Who am I?
If you have ever asked yourself this question, you have entered, or stumbled, into the world of self realization. It’s a question that people of all ages struggle to answer, especially when realizing that what we do does not necessarily define who we are. Knowing who we are, to the best of our ability, can be a key to understanding happiness, and can give us greater stability, satisfaction and enjoyment in life. This process, however, is much easier said than done.

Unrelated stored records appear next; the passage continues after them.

Background: an optimization exercise with open tools, aiming at small area, a short achievable clock period and few clock cycles. Do not read the settings as production practice. RTL that was checked went through simulation tests only; none was proved equivalent to the original. For runs 1 to 3, only the layout was checked, not whether the RTL still works. Power and IR drop assume default switching activity.

===== flow/config.mk =====
export PLATFORM = sky130hd
export DESIGN_NAME = dot_core
export DESIGN_NICKNAME = dot_core
export VERILOG_FILES = /design/flow/design.v
export SDC_FILE = /design/flow/constraint.sdc
export NUM_CORES = 4
export LEC_CHECK = 0
export ABC_AREA = 1
export CAP_MARGIN = 20
export CORE_MARGIN = 2
export CORE_UTILIZATION = 40
export SLEW_MARGIN = 20

===== flow/constraint.sdc =====
create_clock -name core_clock -period 30.0 [get_ports {clk}]
set_input_delay 6.0000 -clock core_clock [delete_from_list [all_inputs] [get_ports {clk}]]
set_output_delay 6.0000 -clock core_clock [all_outputs]
set_load 0.01 [all_outputs]

===== flow/design.v =====
module dot_core (
    input  wire        clk,
    input  wire        rst,           
    input  wire        op_valid,
    output wire        op_ready,
    input  wire [4:0]  op,
    input  wire [7:0]  arg_x,         
    input  wire [7:0]  arg_y,         
    input  wire        arg_state,
    input  wire [7:0]  arg_width,
    input  wire [7:0]  arg_height,
    input  wire [7:0]  arg_rows,      
    input  wire [7:0]  arg_addr,
    input  wire [7:0]  arg_data,
    input  wire [15:0] arg_level,     
    input  wire [7:0]  arg_button,
    input  wire [15:0] arg_fps,
    output reg         done,
    output reg         refused,
    output wire [31:0] result,
    output wire [7:0]  spr_addr,
    input  wire [7:0]  spr_data,
    input  wire        in_left,
    input  wire        in_right,
    input  wire [31:0] now_ms,
    output reg         din,
    output reg         sclk,
    output reg         cs_n
);
    localparam [4:0] OP_CLEAR      = 5'h01;
    localparam [4:0] OP_FILL       = 5'h02;
    localparam [4:0] OP_SETPIXEL   = 5'h03;
    localparam [4:0] OP_GETPIXEL   = 5'h04;
    localparam [4:0] OP_DRAWSPRITE = 5'h05;
    localparam [4:0] OP_SENDCMD    = 5'h09;
    localparam [4:0] OP_BEGIN      = 5'h0A;
    localparam [4:0] OP_SHOW       = 5'h0B;
    localparam [4:0] OP_SETBRIGHT  = 5'h0C;
    localparam [4:0] OP_UPDATE     = 5'h10;
    localparam [4:0] OP_PRESSED    = 5'h11;
    localparam [4:0] OP_RELEASED   = 5'h12;
    localparam [4:0] OP_HELD       = 5'h13;
    localparam [4:0] OP_CHORD      = 5'h14;
    localparam [4:0] OP_HOLDTIME   = 5'h15;
    localparam [4:0] OP_WAITFRAME  = 5'h18;
    localparam [4:0] OP_FRAMECOUNT = 5'h19;
    localparam [7:0] INTENSITY_DEFAULT = 8'h08;
    function [15:0] sub16;
        input [15:0] a, b;
        reg [15:0] g, p;
        reg [16:0] c;
        reg [3:0] gg, gp;
        integer k, m;
        begin
            g = a & ~b;
            p = a ^ ~b;
            for (k = 0; k < 4; k = k + 1) begin
                gg[k] = g[4*k+3] | (p[4*k+3] & (g[4*k+2] | (p[4*k+2] & (g[4*k+1] | (p[4*k+1] & g[4*k])))));
                gp[k] = p[4*k+3] & p[4*k+2] & p[4*k+1] & p[4*k];
            end
            c[0] = 1'b1;
            for (k = 0; k < 4; k = k + 1) begin
                for (m = 0; m < 3; m = m + 1)
                    c[4*k+m+1] = g[4*k+m] | (p[4*k+m] & c[4*k+m]);
                c[4*k+4] = gg[k] | (gp[k] & c[4*k]);
            end
            sub16 = p ^ c[15:0];
        end
    endfunction
    function [31:0] inc32;
        input [31:0] a;
        input ci;
        reg [7:0] ga;
        reg [31:0] c;
        integer k, m;
        begin
            for (k = 0; k < 8; k = k + 1) ga[k] = &a[4*k +: 4];
            for (k = 0; k < 8; k = k + 1) begin
                c[4*k] = (k == 0) ? ci : (c[4*k-4] & ga[k-1]);
                for (m = 1; m < 4; m = m + 1) c[4*k+m] = c[4*k+m-1] & a[4*k+m-1];
            end
            inc32 = a ^ c;
        end
    endfunction
    function ge10;
        input [9:0] a, b;
        reg [9:0] gt, eq;
        reg [4:0] gt1, eq1;
        reg [2:0] gt2, eq2;
        reg gt3, eq3;
        integer k;
        begin
            gt = a & ~b;
            eq = ~(a ^ b);
            for (k = 0; k < 5; k = k + 1) begin
                gt1[k] = gt[2*k+1] | (eq[2*k+1] & gt[2*k]);
                eq1[k] = eq[2*k+1] & eq[2*k];
            end
            gt2[0] = gt1[1] | (eq1[1] & gt1[0]);  eq2[0] = eq1[1] & eq1[0];
            gt2[1] = gt1[3] | (eq1[3] & gt1[2]);  eq2[1] = eq1[3] & eq1[2];
            gt2[2] = gt1[4];                       eq2[2] = eq1[4];
            gt3 = gt2[1] | (eq2[1] & gt2[0]);      eq3 = eq2[1] & eq2[0];
            ge10 = gt2[2] | (eq2[2] & (gt3 | eq3));
        end
    endfunction
    function lt8;
        input [7:0] a, b;
        reg [7:0] lt, eq;
        reg [3:0] lt1, eq1;
        reg [1:0] lt2, eq2;
        integer k;
        begin
            lt = ~a & b;
            eq = ~(a ^ b);
            for (k = 0; k < 4; k = k + 1) begin
                lt1[k] = lt[2*k+1] | (eq[2*k+1] & lt[2*k]);
                eq1[k] = eq[2*k+1] & eq[2*k];
            end
            lt2[0] = lt1[1] | (eq1[1] & lt1[0]);  eq2[0] = eq1[1] & eq1[0];
            lt2[1] = lt1[3] | (eq1[3] & lt1[2]);  eq2[1] = eq1[3] & eq1[2];
            lt8 = lt2[1] | (eq2[1] & lt2[0]);
        end
    endfunction
    reg rdy;
    assign op_ready = rdy;
    wire acc = op_valid & rdy;
    reg [7:0]  fb [0:7];
    reg        curr_left, curr_right, last_left, last_right, chord_latch;
    reg [15:0] left_hold_g, right_hold_g;
    reg [15:0] last_sample_ts;
    reg [31:0] last_frame_ts;
    reg [31:0] frame_counter;
    reg [4:0]  op_q;
    reg        state_q;
    reg [7:0]  a_q, b_q;
    reg [3:0]  width_q;       
    reg [7:0]  height_q;
    reg        spr_bad_q;     
    reg        res_hi_q;      
    reg [1:0]  btn_q;         
    wire btn_l = (arg_button == 8'd0);
    wire btn_r = (arg_button == 8'd1);
    wire btn_c = (arg_button == 8'd2);
    wire       lvl_neg  = arg_level[15];
    wire       lvl_big  = |arg_level[14:4];
    wire [7:0] bright   = lvl_neg ? 8'h00 : lvl_big ? 8'h0F : {4'h0, arg_level[3:0]};
    wire       wide     = (|arg_width[7:4]) | (arg_width[3] & (|arg_width[2:0]));
    wire       spr_step;
    wire       div_step;
    wire       fps_big;
    wire [9:0] d_q;
    wire [7:0] b_inc = b_q + 8'd1;
    wire [7:0] h_dec = height_q - 8'd1;
    always @(posedge clk) begin
        if (rdy) begin
            op_q      <= op;
            state_q   <= arg_state;
            a_q       <= op[3] ? (op[4] ? arg_fps[7:0]  : arg_addr)
                               : (op[4] ? now_ms[7:0]   : arg_x);
            b_q       <= op[3] ? (op[4] ? arg_fps[15:8] : (op[2] ? bright : arg_data))
                               : (op[4] ? now_ms[15:8]  : arg_y);
            width_q   <= arg_width[3:0];
            height_q  <= arg_height;
            spr_bad_q <= wide | lt8(arg_rows, arg_height);
            res_hi_q  <= (op == OP_FRAMECOUNT);
            btn_q     <= {!(btn_l | btn_r), btn_r};
        end else if (spr_step) begin
            b_q      <= b_inc;
            height_q <= h_dec;
        end else if (div_step) begin
            {height_q, btn_q} <= fps_big ? 10'd0 : d_q;
            width_q           <= wf_div ? width_q + 4'd1 : 4'd1;
        end
    end
    reg one_cycle;       
    reg bad_op;
    always @(*) begin
        one_cycle = 1'b0;
        bad_op    = 1'b0;
        case (op)
            OP_CLEAR, OP_FILL, OP_SETPIXEL, OP_UPDATE,
            OP_PRESSED, OP_RELEASED, OP_HELD, OP_CHORD: one_cycle = 1'b1;
            OP_GETPIXEL, OP_DRAWSPRITE, OP_SENDCMD, OP_BEGIN, OP_SHOW,
            OP_SETBRIGHT, OP_HOLDTIME, OP_WAITFRAME, OP_FRAMECOUNT: one_cycle = 1'b0;
            default: begin one_cycle = 1'b1; bad_op = 1'b1; end
        endcase
    end
    wire chord_now  = curr_left && curr_right;
    wire chord_last = last_left && last_right;
    reg [15:0] q_result;
    always @(*) begin
        q_result = 16'h0;
        case (op)
            OP_PRESSED:  q_result[0] = (btn_l & curr_left & !last_left & !curr_right) |
                                       (btn_r & curr_right & !last_right & !curr_left) |
                                       (btn_c & chord_now & !chord_last);
            OP_RELEASED: q_result[0] = (btn_l & last_left & !curr_left & !chord_latch) |
                                       (btn_r & last_right & !curr_right & !chord_latch) |
                                       (btn_c & chord_last & !chord_now);
            OP_HELD:     q_result[0] = (btn_l & curr_left & !curr_right) |
                                       (btn_r & curr_right & !curr_left) |
                                       (btn_c & chord_now);
            OP_CHORD:    q_result[0] = chord_now;
            default: ;
        endcase
    end
    wire [15:0] hold_g  = btn_q[0] ? right_hold_g : left_hold_g;
    wire [15:0] hold_ms = {16{!btn_q[1]}} & sub16(last_sample_ts, hold_g);
    reg [15:0] res_lo;
    assign result = {frame_counter[31:16] & {16{res_hi_q}}, res_lo};
    reg pend;            
    always @(posedge clk) begin
        if (rst) pend <= 1'b0;
        else     pend <= acc;
    end
    wire pend_clear = pend && (op_q == OP_CLEAR || op_q == OP_FILL || op_q == OP_BEGIN);
    wire pend_set   = pend && (op_q == OP_SETPIXEL);
    wire pend_get   = pend && (op_q == OP_GETPIXEL);
    wire pend_hold  = pend && (op_q == OP_HOLDTIME);
    wire pend_fc    = pend && (op_q == OP_FRAMECOUNT);
    wire pend_upd   = pend && (op_q == OP_UPDATE);
    wire pend_cmd   = pend && (op_q == OP_SENDCMD || op_q == OP_SETBRIGHT ||
                               op_q == OP_SHOW || op_q == OP_BEGIN);
    wire pend_wf    = pend && (op_q == OP_WAITFRAME);
    wire in_range = (a_q[7:3] == 5'd0) && (b_q[7:3] == 5'd0);
    wire fill_val = (op_q == OP_FILL) ? state_q : 1'b0;
    reg        tx_act;
    reg [1:0]  tx_part;       
    reg [1:0]  tx_phase;      
    reg [3:0]  tx_bit;
    reg [3:0]  seq_idx;
    wire [3:0] seq_last = (op_q == OP_BEGIN) ? 4'd12 : (op_q == OP_SHOW) ? 4'd7 : 4'd0;
    wire [2:0] rd_row = tx_act ? seq_idx[2:0] : b_q[2:0];
    wire [7:0] fb_row = fb[rd_row];
    wire [2:0] begin_row = seq_idx[2:0] - 3'd5;
    reg [15:0] cmd_word;
    always @(*) begin
        case (op_q)
            OP_SENDCMD:   cmd_word = {a_q, b_q};
            OP_SETBRIGHT: cmd_word = {8'h0A, b_q};
            OP_SHOW:      cmd_word = {4'h0, {1'b0, seq_idx[2:0]} + 4'd1, fb_row};
            default: begin
                case (seq_idx)
                    4'd0: cmd_word = 16'h0F00;
                    4'd1: cmd_word = 16'h0900;
                    4'd2: cmd_word = 16'h0B07;
                    4'd3: cmd_word = {8'h0A, INTENSITY_DEFAULT};
                    4'd4: cmd_word = 16'h0C01;
                    default: cmd_word = {4'h0, {1'b0, begin_row} + 4'd1, 8'h00};
                endcase
            end
        endcase
    end
    wire tx_bit_val = cmd_word[~tx_bit];
    reg        spr_act;
    reg [7:0]  sy;
    assign spr_addr = sy;
    wire spr_skip = spr_bad_q || (height_q == 8'd0) || (width_q == 4'd0) ||
                    (!b_q[7] && (|b_q[6:3])) ||               
                    (!a_q[7] && (|a_q[6:3])) ||               
                    ( a_q[7] && (!(&a_q[6:3]) || (a_q[2:0] == 3'd0)));   
    wire row_ok   = (b_q[7:3] == 5'd0);
    wire spr_wr   = spr_act && !spr_skip && row_ok;
    wire spr_end  = spr_skip || (height_q == 8'd1) || (b_q == 8'd7);
    wire spr_pre  = (height_q == 8'd2) || (b_q == 8'd6);    
    assign spr_step = spr_act && !spr_end;
    wire [2:0] rot_n = a_q[2:0];
    wire [7:0] rot1 = rot_n[0] ? {spr_data[6:0], spr_data[7]} : spr_data;
    wire [7:0] rot2 = rot_n[1] ? {rot1[5:0], rot1[7:6]} : rot1;
    wire [7:0] rot4 = rot_n[2] ? {rot2[3:0], rot2[7:4]} : rot2;
    wire [4:0] x_end = {a_q[3], a_q[3:0]} + {1'b0, width_q};    
    reg  [7:0] col_mask;
    integer wi;
    always @(*)
        for (wi = 0; wi < 8; wi = wi + 1)
            col_mask[wi] = (a_q[7] || (wi >= a_q[2:0])) &&
                           !x_end[4] && (x_end[3:0] > wi);
    wire [7:0] spr_cols = rot4 & col_mask;
    reg        wf_div;        
    reg        wf_wait;       
    reg        fire_q;        
    wire [10:0] div_r = res_lo[10:0];
    wire [9:0]  div_q = {height_q, btn_q};
    wire [3:0]  div_n = width_q;
    wire [15:0] fps_full = {b_q, a_q};
    wire [9:0]  fps_lo   = fps_full[9:0];
    wire        fps_zero = (fps_full == 16'd0);
    assign      fps_big  = (|fps_full[15:10]) ||
                           ((&fps_full[9:5]) && (fps_full[4] || (fps_full[3] && (|fps_full[2:0]))));
    wire [10:0] dr_in = wf_div ? div_r : 11'd0;
    wire [9:0]  dq_in = wf_div ? div_q : 10'd1000;
    wire [10:0] d_t   = {dr_in[9:0], dq_in[9]};
    reg  [11:0] d_bw;
    reg  [10:0] d_diff;
    integer di;
    always @(*) begin
        d_bw[0] = 1'b0;
        for (di = 0; di < 11; di = di + 1) begin
            d_diff[di]  = d_t[di] ^ (di < 10 ? fps_lo[di] : 1'b0) ^ d_bw[di];
            d_bw[di+1]  = (!d_t[di] & ((di < 10 ? fps_lo[di] : 1'b0) | d_bw[di])) |
                          ((di < 10 ? fps_lo[di] : 1'b0) & d_bw[di]);
        end
    end
    wire        d_ge  = !d_bw[11];
    wire [10:0] d_r   = d_ge ? d_diff : d_t;
    assign      d_q   = {dq_in[8:0], d_ge};
    assign      div_step = (pend_wf && !fps_zero) || wf_div;
    reg  [10:0] tl_sum;
    reg  [10:0] tl_c;
    integer ti;
    always @(*) begin
        tl_c[0] = 1'b0;
        for (ti = 0; ti < 10; ti = ti + 1) begin
            tl_sum[ti] = last_frame_ts[ti] ^ div_q[ti] ^ tl_c[ti];
            tl_c[ti+1] = (last_frame_ts[ti] & div_q[ti]) | (tl_c[ti] & (last_frame_ts[ti] ^ div_q[ti]));
        end
        tl_sum[10] = tl_c[10];
    end
    wire        win_cross = tl_sum[10];
    reg  [21:0] hi_flip;
    integer fi;
    always @(*) begin
        hi_flip[0] = 1'b1;
        for (fi = 1; fi < 22; fi = fi + 1) hi_flip[fi] = hi_flip[fi-1] & last_frame_ts[fi+9];
    end
    wire [21:0] hi_x   = now_ms[31:10] ^ last_frame_ts[31:10];
    wire        eq_a   = (hi_x == 22'd0);
    wire        eq_b   = (hi_x == hi_flip);
    wire        ge_ll  = ge10(now_ms[9:0], last_frame_ts[9:0]);
    wire        lt_tl  = !ge10(now_ms[9:0], tl_sum[9:0]);
    wire        in_win = win_cross ? ((eq_a & ge_ll) | (eq_b & lt_tl)) : (eq_a & ge_ll & lt_tl);
    wire        frame_due = !in_win;
    wire [31:0] fc_inc = inc32(frame_counter, fire_q);
    wire       fb_wdata = pend_clear ? fill_val : (pend_set ? state_q : 1'b1);
    wire       row_any  = (pend_set && in_range) || spr_wr;
    wire [7:0] row_sel  = {8{pend_clear}} | ({8{row_any}} & (8'd1 << b_q[2:0]));
    wire [7:0] col_sel  = {8{pend_clear}} | (pend_set ? (8'd1 << a_q[2:0]) : spr_cols);
    wire [7:0] row_set  = row_sel & {8{fb_wdata}};
    wire [7:0] row_clr  = row_sel & {8{!fb_wdata}};
    integer i, j;
    always @(posedge clk) begin
        for (i = 0; i < 8; i = i + 1)
            for (j = 0; j < 8; j = j + 1)
                fb[i][j] <= (fb[i][j] & !(row_clr[i] & col_sel[j])) | (row_set[i] & col_sel[j]);
    end
    always @(posedge clk) begin
        if (rst) begin
            rdy            <= 1'b1;
            done           <= 1'b0;
            refused        <= 1'b0;
            res_lo         <= 16'h0;
            curr_left      <= 1'b0;
            curr_right     <= 1'b0;
            last_left      <= 1'b0;
            last_right     <= 1'b0;
            chord_latch    <= 1'b0;
            left_hold_g    <= 16'h0;
            right_hold_g   <= 16'h0;
            last_sample_ts <= 16'h0;
            last_frame_ts  <= 32'h0;
            frame_counter  <= 32'h0;
            spr_act        <= 1'b0;
            sy             <= 8'h0;
            tx_act         <= 1'b0;
            tx_part        <= 2'd0;
            tx_phase       <= 2'd0;
            tx_bit         <= 4'd0;
            seq_idx        <= 4'd0;
            wf_div         <= 1'b0;
            wf_wait        <= 1'b0;
            fire_q         <= 1'b0;
            din            <= 1'b0;
            sclk           <= 1'b1;
            cs_n           <= 1'b1;
        end else begin
            done <= 1'b0;
            if (pend_get || pend_hold || pend_fc) begin
                done    <= 1'b1;
                refused <= 1'b0;
                res_lo  <= pend_get  ? {15'h0, in_range & fb_row[a_q[2:0]]} :
                           pend_hold ? hold_ms : frame_counter[15:0];
                rdy     <= 1'b1;
            end
            if (pend_upd) begin
                last_sample_ts <= {b_q, a_q};
                if (!curr_left)  left_hold_g  <= {b_q, a_q};
                if (!curr_right) right_hold_g <= {b_q, a_q};
            end
            if (spr_act) begin
                if (spr_end) begin
                    spr_act <= 1'b0;
                    sy      <= 8'h0;
                    if (spr_skip || sy == 8'd0) begin
                        done    <= 1'b1;
                        refused <= spr_bad_q;
                        rdy     <= 1'b1;
                    end
                end else begin
                    sy <= sy + 8'd1;
                    if (spr_pre) begin
                        done    <= 1'b1;
                        refused <= 1'b0;
                        rdy     <= 1'b1;
                    end
                end
            end
            if (acc) begin
                rdy     <= one_cycle;
                done    <= one_cycle;
                refused <= bad_op;
                res_lo  <= q_result;
                if (op == OP_UPDATE) begin
                    last_left      <= curr_left;
                    last_right     <= curr_right;
                    curr_left      <= in_left;
                    curr_right     <= in_right;
                    if (in_left && in_right)        chord_latch <= 1'b1;
                    else if (!in_left && !in_right) chord_latch <= 1'b0;
                end
                if (op == OP_BEGIN) begin
                    curr_left  <= in_left;
                    curr_right <= in_right;
                    last_left  <= in_left;
                    last_right <= in_right;
                    if (in_left && in_right)        chord_latch <= 1'b1;
                    else if (!in_left && !in_right) chord_latch <= 1'b0;
                end
                if (op == OP_DRAWSPRITE) spr_act <= 1'b1;
            end
            if (pend_cmd) begin
                cs_n     <= 1'b0;
                tx_act   <= 1'b1;
                tx_part  <= 2'd0;
                tx_phase <= 2'd0;
                tx_bit   <= 4'd0;
                seq_idx  <= 4'd0;
            end else if (tx_act) begin
                if (tx_part == 2'd0) begin
                    case (tx_phase)
                        2'd0: begin
                            sclk     <= 1'b0;
                            tx_phase <= 2'd1;
                        end
                        2'd1: begin
                            din      <= tx_bit_val;
                            tx_phase <= 2'd2;
                        end
                        default: begin
                            sclk     <= 1'b1;
                            tx_phase <= 2'd0;
                            tx_bit   <= tx_bit + 4'd1;
                            if (tx_bit == 4'd15) tx_part <= 2'd1;
                        end
                    endcase
                end else if (tx_part == 2'd1) begin
                    cs_n <= 1'b1;
                    if (seq_idx == seq_last) begin
                        tx_act  <= 1'b0;
                        done    <= 1'b1;
                        refused <= 1'b0;
                        rdy     <= 1'b1;
                    end else begin
                        tx_part <= 2'd2;
                        seq_idx <= seq_idx + 4'd1;
                    end
                end else begin
                    cs_n    <= 1'b0;
                    tx_part <= 2'd0;
                end
            end
            if (pend_wf) begin
                if (fps_zero) begin
                    done    <= 1'b1;
                    refused <= 1'b1;
                    rdy     <= 1'b1;
                end else if (fps_big) begin
                    wf_wait <= 1'b1;
                end else begin
                    res_lo[10:0] <= d_r;
                    wf_div       <= 1'b1;
                end
            end
            if (wf_div) begin
                res_lo[10:0] <= d_r;
                if (div_n == 4'd9) begin
                    wf_div  <= 1'b0;
                    wf_wait <= 1'b1;
                end
            end
            fire_q <= wf_wait && frame_due;
            frame_counter <= fc_inc;
            if (wf_wait && frame_due) begin
                wf_wait       <= 1'b0;
                last_frame_ts <= now_ms;
                done          <= 1'b1;
                refused       <= 1'b0;
                rdy           <= 1'b1;
            end
        end
    end
endmodule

It’s interesting to see the amount of literature that is available on the internet, claiming successful ways to find happiness in our lives, especially when dealing with self realization. A search of the subject on Google will provide you with over sixteen million results, which alone can be overwhelming, especially when all sixteen million seem to take a different approach. The majority of it begins at a point so far into the process of self realization, revolving around phrases and ideas, that we simply can not understand at this point, no matter how well the author explains the philosophy. Understanding and analyzing subconscious messages from our mind. Emotional intelligence versus motivational intelligence. How we attract positive and negative energies. All are notable aspirations of any self reflector who is trying to live life at a higher level of consciousness, but there are easier ways at the beginning of our journey to understand who we are than those that an experienced spiritual alchemist would use.
You have to crawl before you walk. You have probably heard it a million times but there is great validity in that phrase. Learning something new, even about yourself, takes time, perseverance and above all patience. It’s hard for us to understand a concept that came so naturally to us as infants, especially when we live in an age of instant satisfaction, but the benefits of maintaining a patient aura will be extremely rewarding in many different ways. I would suggest, as will many others, that you keep a diary, journal or maintain an online blog to keep track of your experiences along the way. It will help you stay honest by showing you exactly how you felt about a given situation. You may also find this information beneficial to your learning in the future.
Start simple by looking at the world you live in. Dictionary.com defines the word hobby as “An activity or interest pursued for pleasure or relaxation and not as a main occupation.” I appreciate this definition, as it does a fine job of defining the surface of the word, but especially because nothing is stated about enjoyment coming from doing something well. However, I think our hobbies can be more useful to us than simply providing a means of pleasure and relaxation. They can also help us understand who we are and why we enjoy the things that we do. I would like to share this personal example with you.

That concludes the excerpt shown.